Небо спускалось до самой земли,
Звездные камни валялись в пыли…

Володька хотел что-то сказать, но промычал неопределенно и вдруг спросил с горячностью:

- Тебе никогда-никогда не бывает скучно?

- Бывает, конечно. Только не очень часто.

- А что делаешь ты, когда тебе все-таки скучно?

- К друзьям иду или начинаю читать книгу. А ты?

- Знаешь, Лёпа, от книг черепушка болит. Я их читаю только перед сном. Не хочешь, да заснешь. А насчет друзей - ты ко мне, да я к тебе, вот и все друзья.

- А Кузя?

- Какой он мне друг! Разве что боксом заниматься.
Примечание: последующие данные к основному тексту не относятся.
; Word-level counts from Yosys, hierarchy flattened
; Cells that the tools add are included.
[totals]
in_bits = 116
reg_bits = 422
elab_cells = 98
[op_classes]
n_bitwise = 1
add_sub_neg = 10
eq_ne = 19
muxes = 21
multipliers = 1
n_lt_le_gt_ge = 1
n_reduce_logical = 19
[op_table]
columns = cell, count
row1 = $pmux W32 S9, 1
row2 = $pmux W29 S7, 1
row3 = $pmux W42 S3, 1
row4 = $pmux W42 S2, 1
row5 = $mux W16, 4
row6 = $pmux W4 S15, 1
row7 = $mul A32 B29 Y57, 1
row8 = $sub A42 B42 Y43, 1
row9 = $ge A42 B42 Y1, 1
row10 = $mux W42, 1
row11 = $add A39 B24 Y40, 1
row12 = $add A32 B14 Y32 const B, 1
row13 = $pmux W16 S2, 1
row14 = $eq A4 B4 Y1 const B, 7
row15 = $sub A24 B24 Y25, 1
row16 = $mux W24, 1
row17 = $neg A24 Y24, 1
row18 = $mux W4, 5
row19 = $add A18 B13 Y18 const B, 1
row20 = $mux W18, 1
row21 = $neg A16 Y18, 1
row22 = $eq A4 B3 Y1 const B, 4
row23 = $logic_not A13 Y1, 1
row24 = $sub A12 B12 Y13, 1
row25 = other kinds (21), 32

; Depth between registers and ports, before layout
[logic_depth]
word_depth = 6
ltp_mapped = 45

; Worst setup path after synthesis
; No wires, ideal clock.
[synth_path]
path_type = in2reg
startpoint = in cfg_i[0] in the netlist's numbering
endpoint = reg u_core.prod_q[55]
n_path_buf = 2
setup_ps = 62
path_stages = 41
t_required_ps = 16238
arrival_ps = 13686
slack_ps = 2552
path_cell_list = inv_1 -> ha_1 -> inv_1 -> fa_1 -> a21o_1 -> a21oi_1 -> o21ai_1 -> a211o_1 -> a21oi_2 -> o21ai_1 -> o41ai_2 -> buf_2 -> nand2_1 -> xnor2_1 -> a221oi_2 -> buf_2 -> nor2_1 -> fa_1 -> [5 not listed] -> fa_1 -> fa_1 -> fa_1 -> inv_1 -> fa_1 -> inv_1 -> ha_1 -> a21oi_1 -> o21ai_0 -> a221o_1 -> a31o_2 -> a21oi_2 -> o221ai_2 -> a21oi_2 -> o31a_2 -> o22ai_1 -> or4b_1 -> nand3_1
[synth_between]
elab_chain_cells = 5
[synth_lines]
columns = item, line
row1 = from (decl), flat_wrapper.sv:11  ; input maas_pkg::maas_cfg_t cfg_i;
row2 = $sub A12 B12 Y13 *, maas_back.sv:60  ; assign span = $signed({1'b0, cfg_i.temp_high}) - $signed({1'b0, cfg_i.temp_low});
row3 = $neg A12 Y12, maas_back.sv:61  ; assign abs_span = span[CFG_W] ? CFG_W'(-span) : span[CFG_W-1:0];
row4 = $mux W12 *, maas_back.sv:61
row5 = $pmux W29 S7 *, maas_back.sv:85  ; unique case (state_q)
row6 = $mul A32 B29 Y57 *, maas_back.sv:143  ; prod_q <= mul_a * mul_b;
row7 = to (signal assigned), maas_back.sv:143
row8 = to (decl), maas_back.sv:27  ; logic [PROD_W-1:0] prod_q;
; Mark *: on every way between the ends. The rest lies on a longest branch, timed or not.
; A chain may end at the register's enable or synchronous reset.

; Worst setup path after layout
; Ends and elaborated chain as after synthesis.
Я посмотрел на Володьку. У него никогда не бывало таких грустных глаз и такой растерянности на лице. Только теперь я стал понимать - мы ведь прощаемся. Последние дни. Что будет дальше - неизвестно. Оказывается, какая бы ни была большая у нас группа и сколько бы ни было во всем училище ребят, Володька был всегда только моим другом, никто ему больше не был нужен. Почти никогда мы не разговаривали с ним всерьез, как сегодня, наших коротких полушутливых перемолвок бывало достаточно, чтобы хорошо понимать друг друга, подбадривать, если надо, быть вместе сутками и не скучать. Вместе нам все было нипочем: длинные дождливые вечера в колхозе, когда убирали картошку, толкотня в трамвае, компании незнакомых мальчишек - вместе нам было и уютно, и запросто, и надежно. И вот, оказывается, за три года у меня появились Дед, Андрей, весь наш кружок, Люба, а у Володьки никого, кроме меня. Я почувствовал себя виноватым.

- Слушай, Володька, хочешь, я тебя познакомлю с нашими кружковцами? Тебе будет хорошо, как мне, вот увидишь. Мы никогда с тобой не расстанемся.